**Source material**

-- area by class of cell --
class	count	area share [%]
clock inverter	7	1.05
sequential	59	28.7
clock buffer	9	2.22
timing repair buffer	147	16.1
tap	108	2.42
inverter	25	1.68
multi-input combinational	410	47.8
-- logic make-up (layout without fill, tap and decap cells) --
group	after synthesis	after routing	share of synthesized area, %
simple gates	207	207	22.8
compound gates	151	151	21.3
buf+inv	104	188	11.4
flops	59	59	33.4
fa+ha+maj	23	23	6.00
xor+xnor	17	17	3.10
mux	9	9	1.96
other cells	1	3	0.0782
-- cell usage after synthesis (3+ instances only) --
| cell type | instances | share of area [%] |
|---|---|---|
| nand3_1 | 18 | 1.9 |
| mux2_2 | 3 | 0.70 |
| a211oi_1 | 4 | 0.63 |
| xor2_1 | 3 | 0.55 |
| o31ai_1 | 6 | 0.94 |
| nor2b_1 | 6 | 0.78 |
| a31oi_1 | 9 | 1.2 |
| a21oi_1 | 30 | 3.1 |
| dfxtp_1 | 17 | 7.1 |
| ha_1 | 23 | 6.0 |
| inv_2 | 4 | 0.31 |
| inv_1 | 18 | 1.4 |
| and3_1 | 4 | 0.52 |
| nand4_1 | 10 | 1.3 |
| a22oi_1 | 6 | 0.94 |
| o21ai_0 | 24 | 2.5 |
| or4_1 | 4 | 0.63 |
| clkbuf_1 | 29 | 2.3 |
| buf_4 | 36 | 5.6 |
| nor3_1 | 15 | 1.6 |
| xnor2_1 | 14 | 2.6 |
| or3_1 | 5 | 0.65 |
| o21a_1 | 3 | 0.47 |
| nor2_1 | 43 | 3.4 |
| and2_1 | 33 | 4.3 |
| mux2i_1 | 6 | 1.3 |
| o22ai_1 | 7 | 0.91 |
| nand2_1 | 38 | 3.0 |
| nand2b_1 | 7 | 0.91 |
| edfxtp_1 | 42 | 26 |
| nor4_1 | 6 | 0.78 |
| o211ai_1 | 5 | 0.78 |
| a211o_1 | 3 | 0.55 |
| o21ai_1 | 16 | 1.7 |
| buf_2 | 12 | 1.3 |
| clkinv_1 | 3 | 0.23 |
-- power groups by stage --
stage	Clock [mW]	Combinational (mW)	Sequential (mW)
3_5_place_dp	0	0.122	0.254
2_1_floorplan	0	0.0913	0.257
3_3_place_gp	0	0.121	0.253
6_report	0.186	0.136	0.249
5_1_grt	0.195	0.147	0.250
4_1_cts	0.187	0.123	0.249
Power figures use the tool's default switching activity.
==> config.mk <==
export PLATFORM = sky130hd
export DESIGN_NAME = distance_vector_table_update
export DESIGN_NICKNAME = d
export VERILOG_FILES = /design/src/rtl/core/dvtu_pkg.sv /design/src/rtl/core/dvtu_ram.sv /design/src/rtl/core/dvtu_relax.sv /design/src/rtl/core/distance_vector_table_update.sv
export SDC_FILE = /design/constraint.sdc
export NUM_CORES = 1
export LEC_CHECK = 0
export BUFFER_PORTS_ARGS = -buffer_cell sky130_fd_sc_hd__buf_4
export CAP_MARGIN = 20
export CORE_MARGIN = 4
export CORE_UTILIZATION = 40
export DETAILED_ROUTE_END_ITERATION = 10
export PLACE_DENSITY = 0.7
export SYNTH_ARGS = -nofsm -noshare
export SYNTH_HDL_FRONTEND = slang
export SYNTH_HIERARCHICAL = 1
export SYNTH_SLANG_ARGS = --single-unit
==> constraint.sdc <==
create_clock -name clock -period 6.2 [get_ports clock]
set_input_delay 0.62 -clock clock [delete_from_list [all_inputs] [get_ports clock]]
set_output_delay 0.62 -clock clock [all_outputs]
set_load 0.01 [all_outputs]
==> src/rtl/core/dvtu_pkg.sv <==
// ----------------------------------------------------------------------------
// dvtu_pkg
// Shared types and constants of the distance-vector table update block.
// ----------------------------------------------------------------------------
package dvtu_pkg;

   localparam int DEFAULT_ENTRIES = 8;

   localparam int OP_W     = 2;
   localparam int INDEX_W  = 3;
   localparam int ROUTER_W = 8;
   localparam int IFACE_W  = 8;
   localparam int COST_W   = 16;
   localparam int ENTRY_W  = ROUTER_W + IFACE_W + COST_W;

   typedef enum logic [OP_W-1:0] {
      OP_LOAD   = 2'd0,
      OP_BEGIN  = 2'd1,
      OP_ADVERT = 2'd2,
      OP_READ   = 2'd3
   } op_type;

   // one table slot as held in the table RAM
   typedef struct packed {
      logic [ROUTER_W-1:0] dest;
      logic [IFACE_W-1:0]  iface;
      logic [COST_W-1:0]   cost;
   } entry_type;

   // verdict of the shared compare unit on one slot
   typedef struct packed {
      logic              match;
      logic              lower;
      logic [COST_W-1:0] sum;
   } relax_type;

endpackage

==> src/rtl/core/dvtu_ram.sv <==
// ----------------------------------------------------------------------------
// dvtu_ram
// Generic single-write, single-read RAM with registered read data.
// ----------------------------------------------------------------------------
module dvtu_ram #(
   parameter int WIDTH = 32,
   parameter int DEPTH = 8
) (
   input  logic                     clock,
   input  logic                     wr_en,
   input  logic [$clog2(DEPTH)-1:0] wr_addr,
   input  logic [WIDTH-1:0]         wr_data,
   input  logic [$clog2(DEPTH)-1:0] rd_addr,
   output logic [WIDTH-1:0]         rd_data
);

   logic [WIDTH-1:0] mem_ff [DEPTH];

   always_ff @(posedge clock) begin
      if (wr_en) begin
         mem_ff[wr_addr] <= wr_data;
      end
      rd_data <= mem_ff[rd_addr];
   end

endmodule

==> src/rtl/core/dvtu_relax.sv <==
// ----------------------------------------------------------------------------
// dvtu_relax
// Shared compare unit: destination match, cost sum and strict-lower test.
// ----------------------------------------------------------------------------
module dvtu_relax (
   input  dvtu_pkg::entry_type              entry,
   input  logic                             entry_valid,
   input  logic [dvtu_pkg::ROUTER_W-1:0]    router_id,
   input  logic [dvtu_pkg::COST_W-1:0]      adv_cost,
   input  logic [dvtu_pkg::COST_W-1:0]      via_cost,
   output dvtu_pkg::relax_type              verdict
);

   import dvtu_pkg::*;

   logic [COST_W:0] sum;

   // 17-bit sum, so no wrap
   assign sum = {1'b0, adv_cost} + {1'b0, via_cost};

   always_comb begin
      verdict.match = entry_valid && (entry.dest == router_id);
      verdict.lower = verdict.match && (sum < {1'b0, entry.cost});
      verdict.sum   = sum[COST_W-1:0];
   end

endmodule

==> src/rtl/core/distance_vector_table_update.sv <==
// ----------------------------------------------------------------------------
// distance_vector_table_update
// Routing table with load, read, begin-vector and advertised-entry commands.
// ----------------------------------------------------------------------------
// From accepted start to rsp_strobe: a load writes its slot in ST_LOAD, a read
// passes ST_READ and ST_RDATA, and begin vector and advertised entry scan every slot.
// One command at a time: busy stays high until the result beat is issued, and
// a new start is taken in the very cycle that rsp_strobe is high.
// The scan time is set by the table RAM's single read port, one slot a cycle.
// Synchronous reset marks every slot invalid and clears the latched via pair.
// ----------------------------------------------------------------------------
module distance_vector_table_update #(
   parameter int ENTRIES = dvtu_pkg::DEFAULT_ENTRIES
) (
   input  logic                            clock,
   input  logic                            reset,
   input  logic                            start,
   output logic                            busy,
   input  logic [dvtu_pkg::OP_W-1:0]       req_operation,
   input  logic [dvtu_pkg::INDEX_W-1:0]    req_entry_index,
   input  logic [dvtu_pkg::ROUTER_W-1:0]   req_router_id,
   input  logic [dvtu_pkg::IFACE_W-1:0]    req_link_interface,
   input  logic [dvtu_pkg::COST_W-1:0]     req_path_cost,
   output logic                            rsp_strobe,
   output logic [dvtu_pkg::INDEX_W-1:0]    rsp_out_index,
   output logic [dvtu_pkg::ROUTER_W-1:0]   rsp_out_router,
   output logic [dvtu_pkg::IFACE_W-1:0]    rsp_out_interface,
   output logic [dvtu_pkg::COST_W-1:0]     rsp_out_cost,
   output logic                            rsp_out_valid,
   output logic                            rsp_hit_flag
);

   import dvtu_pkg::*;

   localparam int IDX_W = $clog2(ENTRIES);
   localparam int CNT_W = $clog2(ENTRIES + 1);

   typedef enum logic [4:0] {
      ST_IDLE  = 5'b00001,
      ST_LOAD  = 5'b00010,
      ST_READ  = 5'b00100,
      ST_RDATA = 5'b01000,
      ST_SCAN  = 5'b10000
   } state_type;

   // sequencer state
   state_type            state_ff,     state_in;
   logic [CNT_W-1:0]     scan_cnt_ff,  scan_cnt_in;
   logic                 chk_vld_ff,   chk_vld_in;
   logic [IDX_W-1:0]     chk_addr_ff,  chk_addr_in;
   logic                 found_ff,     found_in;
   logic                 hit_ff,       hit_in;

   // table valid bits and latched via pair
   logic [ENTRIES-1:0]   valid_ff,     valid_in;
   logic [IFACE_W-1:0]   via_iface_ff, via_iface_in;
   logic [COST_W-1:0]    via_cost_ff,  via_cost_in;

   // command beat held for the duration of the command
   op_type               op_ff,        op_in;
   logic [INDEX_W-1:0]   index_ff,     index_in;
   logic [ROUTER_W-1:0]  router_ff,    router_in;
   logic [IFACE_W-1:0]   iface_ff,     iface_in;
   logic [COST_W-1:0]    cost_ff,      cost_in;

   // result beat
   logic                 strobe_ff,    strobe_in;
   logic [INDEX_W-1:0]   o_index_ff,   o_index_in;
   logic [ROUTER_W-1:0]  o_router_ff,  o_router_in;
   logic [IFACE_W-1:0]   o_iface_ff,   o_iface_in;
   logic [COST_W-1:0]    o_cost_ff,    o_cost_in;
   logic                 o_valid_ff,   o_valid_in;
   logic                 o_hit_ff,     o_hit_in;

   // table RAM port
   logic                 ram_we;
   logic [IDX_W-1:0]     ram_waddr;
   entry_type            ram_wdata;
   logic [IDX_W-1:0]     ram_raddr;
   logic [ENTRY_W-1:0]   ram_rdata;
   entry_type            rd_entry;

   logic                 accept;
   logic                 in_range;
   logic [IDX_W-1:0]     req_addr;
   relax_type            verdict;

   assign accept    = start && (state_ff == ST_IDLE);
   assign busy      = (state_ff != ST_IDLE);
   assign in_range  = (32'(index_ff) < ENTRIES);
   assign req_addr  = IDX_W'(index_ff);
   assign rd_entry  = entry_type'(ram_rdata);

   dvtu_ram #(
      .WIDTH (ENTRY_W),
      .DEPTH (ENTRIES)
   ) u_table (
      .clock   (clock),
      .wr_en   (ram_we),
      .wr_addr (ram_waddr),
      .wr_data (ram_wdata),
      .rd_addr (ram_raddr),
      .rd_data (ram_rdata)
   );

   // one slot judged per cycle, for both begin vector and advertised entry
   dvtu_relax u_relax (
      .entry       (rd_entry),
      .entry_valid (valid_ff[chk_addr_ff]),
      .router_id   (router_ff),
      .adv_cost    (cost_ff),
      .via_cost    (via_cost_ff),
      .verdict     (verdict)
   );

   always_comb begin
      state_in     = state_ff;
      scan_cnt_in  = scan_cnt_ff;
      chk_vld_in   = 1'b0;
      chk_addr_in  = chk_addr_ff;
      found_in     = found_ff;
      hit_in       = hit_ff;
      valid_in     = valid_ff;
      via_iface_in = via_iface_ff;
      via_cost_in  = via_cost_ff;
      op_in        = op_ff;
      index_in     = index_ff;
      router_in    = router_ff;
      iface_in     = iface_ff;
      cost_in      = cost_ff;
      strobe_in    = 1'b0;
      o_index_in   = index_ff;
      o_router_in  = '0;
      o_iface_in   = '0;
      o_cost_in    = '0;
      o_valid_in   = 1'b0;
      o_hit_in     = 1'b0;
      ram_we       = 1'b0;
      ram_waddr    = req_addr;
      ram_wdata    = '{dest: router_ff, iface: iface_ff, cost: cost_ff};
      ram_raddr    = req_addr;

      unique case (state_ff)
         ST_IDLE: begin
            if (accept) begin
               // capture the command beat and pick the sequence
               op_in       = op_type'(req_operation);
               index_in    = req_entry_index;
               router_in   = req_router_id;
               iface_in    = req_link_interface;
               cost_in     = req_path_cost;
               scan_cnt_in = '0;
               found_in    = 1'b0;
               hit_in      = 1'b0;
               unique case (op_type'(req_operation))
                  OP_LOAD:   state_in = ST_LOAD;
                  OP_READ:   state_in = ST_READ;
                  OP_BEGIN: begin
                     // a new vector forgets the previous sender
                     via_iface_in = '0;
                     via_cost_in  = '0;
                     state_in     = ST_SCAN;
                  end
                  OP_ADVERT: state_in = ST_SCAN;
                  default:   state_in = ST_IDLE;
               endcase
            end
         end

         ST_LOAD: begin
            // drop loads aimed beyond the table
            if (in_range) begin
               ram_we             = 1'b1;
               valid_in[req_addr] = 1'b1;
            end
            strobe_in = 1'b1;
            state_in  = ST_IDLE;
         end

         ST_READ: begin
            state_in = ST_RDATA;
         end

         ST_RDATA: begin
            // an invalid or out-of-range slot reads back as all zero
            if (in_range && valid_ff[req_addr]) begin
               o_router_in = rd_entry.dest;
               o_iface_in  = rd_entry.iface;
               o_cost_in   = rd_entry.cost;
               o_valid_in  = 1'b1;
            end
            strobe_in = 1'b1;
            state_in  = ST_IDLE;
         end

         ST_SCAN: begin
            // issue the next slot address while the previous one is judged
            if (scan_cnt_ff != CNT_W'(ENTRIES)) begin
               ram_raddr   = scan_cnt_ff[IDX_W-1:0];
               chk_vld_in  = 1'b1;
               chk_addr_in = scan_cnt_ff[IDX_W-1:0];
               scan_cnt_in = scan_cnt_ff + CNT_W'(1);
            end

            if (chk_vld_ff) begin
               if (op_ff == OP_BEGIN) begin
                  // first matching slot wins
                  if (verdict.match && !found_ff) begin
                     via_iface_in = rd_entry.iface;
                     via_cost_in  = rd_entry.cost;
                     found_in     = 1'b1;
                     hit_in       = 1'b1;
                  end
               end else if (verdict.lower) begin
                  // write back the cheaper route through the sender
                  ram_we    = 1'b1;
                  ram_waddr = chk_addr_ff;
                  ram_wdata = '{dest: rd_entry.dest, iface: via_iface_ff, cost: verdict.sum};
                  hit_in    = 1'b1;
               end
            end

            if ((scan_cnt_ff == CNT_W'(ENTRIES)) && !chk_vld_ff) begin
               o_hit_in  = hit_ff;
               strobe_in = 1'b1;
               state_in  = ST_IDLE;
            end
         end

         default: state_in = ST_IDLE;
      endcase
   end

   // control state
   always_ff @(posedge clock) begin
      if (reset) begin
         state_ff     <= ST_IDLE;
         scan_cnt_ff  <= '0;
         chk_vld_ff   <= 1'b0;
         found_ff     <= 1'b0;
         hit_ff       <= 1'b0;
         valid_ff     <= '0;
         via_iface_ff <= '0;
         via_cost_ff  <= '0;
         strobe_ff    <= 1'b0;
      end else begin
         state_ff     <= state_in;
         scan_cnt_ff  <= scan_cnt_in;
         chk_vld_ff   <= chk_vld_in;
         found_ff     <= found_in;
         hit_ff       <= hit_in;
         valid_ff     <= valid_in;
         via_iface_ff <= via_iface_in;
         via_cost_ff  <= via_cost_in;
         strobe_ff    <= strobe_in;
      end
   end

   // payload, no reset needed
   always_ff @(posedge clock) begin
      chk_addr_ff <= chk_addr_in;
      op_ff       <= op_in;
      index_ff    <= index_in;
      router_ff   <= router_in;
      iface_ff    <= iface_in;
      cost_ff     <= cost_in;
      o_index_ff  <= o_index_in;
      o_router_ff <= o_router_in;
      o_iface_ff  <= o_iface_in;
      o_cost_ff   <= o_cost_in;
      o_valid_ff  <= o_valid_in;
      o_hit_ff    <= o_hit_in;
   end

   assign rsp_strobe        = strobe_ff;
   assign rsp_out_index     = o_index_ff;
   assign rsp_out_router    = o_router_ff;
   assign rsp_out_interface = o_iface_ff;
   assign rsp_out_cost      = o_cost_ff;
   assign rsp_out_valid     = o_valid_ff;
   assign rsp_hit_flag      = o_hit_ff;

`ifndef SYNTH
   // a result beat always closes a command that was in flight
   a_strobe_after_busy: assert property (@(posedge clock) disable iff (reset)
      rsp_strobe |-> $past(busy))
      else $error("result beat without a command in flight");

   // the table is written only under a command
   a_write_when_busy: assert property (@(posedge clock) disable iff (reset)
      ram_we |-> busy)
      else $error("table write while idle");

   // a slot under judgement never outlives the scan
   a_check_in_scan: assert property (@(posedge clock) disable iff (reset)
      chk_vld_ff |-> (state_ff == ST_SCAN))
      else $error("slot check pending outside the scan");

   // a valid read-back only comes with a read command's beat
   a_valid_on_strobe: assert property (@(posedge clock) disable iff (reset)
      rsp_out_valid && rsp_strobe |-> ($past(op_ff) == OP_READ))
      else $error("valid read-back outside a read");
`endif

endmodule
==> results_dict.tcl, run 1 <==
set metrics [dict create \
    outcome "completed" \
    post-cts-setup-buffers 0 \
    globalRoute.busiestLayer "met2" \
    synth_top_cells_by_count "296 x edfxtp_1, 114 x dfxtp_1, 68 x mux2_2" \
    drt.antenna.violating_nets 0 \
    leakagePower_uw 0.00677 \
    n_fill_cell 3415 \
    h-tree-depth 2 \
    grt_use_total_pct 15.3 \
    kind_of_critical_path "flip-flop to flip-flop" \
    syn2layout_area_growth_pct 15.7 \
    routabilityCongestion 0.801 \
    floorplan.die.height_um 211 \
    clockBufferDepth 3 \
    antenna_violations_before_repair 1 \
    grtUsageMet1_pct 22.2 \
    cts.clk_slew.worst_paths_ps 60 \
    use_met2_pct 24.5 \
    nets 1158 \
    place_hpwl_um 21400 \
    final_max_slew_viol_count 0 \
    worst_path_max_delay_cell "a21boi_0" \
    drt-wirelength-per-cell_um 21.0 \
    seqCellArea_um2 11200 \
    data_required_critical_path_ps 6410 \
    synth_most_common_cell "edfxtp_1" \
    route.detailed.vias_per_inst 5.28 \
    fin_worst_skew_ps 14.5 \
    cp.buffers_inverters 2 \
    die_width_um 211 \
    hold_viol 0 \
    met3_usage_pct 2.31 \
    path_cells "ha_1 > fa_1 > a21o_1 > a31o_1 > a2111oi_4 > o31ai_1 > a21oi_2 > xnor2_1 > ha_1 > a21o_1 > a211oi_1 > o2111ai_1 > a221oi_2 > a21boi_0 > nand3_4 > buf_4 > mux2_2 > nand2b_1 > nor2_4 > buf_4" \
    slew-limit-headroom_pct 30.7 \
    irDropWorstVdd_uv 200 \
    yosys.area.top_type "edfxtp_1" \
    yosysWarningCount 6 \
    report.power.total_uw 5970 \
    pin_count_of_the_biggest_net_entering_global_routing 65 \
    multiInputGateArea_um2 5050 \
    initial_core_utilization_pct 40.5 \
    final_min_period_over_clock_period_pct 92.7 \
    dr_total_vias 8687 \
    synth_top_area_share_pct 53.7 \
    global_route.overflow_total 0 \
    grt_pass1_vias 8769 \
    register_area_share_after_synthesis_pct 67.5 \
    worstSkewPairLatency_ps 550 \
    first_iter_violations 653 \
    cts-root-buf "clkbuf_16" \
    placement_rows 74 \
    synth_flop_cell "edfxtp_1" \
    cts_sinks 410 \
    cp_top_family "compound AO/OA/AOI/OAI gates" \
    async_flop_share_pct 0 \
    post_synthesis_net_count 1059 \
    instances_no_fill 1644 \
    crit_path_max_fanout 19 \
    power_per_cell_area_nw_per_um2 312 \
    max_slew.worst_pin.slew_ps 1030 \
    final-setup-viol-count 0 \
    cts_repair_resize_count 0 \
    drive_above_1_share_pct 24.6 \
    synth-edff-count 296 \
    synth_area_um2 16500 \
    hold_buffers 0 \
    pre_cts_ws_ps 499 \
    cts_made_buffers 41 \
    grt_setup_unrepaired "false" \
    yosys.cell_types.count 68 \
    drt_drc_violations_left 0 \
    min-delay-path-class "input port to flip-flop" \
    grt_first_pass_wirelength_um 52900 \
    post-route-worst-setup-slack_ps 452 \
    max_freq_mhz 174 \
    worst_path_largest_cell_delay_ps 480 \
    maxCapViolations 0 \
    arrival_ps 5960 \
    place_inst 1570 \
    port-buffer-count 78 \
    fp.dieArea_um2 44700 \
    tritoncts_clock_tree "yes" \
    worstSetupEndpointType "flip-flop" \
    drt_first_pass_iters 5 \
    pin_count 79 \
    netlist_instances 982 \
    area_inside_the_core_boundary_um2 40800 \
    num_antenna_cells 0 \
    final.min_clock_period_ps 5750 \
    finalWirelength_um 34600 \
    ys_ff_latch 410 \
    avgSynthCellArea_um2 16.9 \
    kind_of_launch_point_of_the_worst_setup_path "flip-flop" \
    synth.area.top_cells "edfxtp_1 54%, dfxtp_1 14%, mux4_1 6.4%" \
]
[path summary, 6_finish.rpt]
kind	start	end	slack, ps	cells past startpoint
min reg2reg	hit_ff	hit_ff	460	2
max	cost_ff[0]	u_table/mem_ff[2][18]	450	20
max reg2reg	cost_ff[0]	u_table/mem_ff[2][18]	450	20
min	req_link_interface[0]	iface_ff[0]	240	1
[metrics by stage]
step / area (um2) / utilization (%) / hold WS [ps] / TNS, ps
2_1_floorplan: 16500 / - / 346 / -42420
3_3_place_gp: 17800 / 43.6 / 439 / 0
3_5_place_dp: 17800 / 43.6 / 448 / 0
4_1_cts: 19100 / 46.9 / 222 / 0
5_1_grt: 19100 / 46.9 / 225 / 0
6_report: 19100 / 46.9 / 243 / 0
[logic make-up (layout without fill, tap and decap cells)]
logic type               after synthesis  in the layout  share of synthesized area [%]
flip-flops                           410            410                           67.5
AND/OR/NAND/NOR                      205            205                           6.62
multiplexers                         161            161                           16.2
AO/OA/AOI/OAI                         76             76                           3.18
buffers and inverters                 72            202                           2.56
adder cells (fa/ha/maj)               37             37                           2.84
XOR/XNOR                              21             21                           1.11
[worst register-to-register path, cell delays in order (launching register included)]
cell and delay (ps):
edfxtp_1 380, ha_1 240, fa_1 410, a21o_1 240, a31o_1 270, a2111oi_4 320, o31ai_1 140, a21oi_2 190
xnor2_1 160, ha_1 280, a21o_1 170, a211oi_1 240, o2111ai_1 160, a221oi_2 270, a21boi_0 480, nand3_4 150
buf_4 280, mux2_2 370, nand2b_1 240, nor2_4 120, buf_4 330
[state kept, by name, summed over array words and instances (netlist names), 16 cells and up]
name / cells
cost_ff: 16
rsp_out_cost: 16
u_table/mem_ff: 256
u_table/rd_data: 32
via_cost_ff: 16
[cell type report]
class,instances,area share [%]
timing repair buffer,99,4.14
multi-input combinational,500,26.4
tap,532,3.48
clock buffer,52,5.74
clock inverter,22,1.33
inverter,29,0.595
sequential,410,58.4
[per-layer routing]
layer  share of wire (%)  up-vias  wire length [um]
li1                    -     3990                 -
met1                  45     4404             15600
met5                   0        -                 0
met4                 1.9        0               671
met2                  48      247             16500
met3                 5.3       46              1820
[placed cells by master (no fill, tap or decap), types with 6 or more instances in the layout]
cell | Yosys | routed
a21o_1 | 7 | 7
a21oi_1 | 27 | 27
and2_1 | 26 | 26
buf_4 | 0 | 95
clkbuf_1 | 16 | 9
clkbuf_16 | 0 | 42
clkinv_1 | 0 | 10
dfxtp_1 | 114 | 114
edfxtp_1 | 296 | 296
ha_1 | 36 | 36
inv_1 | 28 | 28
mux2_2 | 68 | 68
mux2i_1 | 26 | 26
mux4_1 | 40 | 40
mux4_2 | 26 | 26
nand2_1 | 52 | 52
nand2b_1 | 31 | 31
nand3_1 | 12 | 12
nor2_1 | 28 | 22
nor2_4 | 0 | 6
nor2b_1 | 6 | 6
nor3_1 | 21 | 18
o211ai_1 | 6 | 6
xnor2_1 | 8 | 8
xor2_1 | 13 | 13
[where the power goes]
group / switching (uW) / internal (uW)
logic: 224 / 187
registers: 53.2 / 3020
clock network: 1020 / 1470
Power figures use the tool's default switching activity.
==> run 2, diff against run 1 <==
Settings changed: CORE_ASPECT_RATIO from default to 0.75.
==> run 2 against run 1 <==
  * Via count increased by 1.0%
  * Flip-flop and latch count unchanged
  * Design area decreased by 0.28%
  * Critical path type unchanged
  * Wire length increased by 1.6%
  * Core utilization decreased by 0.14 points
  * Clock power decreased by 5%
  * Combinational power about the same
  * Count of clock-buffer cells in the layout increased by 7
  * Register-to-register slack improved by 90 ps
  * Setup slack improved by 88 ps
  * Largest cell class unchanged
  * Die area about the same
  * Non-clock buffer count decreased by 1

**Problem statement**
Your response should be the lines above from the first to the one containing "a211o_1 | 3 | 0.55 |", inclusive, each given exactly.

**Answer to the problem**
-- area by class of cell --
class	count	area share [%]
clock inverter	7	1.05
sequential	59	28.7
clock buffer	9	2.22
timing repair buffer	147	16.1
tap	108	2.42
inverter	25	1.68
multi-input combinational	410	47.8
-- logic make-up (layout without fill, tap and decap cells) --
group	after synthesis	after routing	share of synthesized area, %
simple gates	207	207	22.8
compound gates	151	151	21.3
buf+inv	104	188	11.4
flops	59	59	33.4
fa+ha+maj	23	23	6.00
xor+xnor	17	17	3.10
mux	9	9	1.96
other cells	1	3	0.0782
-- cell usage after synthesis (3+ instances only) --
| cell type | instances | share of area [%] |
|---|---|---|
| nand3_1 | 18 | 1.9 |
| mux2_2 | 3 | 0.70 |
| a211oi_1 | 4 | 0.63 |
| xor2_1 | 3 | 0.55 |
| o31ai_1 | 6 | 0.94 |
| nor2b_1 | 6 | 0.78 |
| a31oi_1 | 9 | 1.2 |
| a21oi_1 | 30 | 3.1 |
| dfxtp_1 | 17 | 7.1 |
| ha_1 | 23 | 6.0 |
| inv_2 | 4 | 0.31 |
| inv_1 | 18 | 1.4 |
| and3_1 | 4 | 0.52 |
| nand4_1 | 10 | 1.3 |
| a22oi_1 | 6 | 0.94 |
| o21ai_0 | 24 | 2.5 |
| or4_1 | 4 | 0.63 |
| clkbuf_1 | 29 | 2.3 |
| buf_4 | 36 | 5.6 |
| nor3_1 | 15 | 1.6 |
| xnor2_1 | 14 | 2.6 |
| or3_1 | 5 | 0.65 |
| o21a_1 | 3 | 0.47 |
| nor2_1 | 43 | 3.4 |
| and2_1 | 33 | 4.3 |
| mux2i_1 | 6 | 1.3 |
| o22ai_1 | 7 | 0.91 |
| nand2_1 | 38 | 3.0 |
| nand2b_1 | 7 | 0.91 |
| edfxtp_1 | 42 | 26 |
| nor4_1 | 6 | 0.78 |
| o211ai_1 | 5 | 0.78 |
| a211o_1 | 3 | 0.55 |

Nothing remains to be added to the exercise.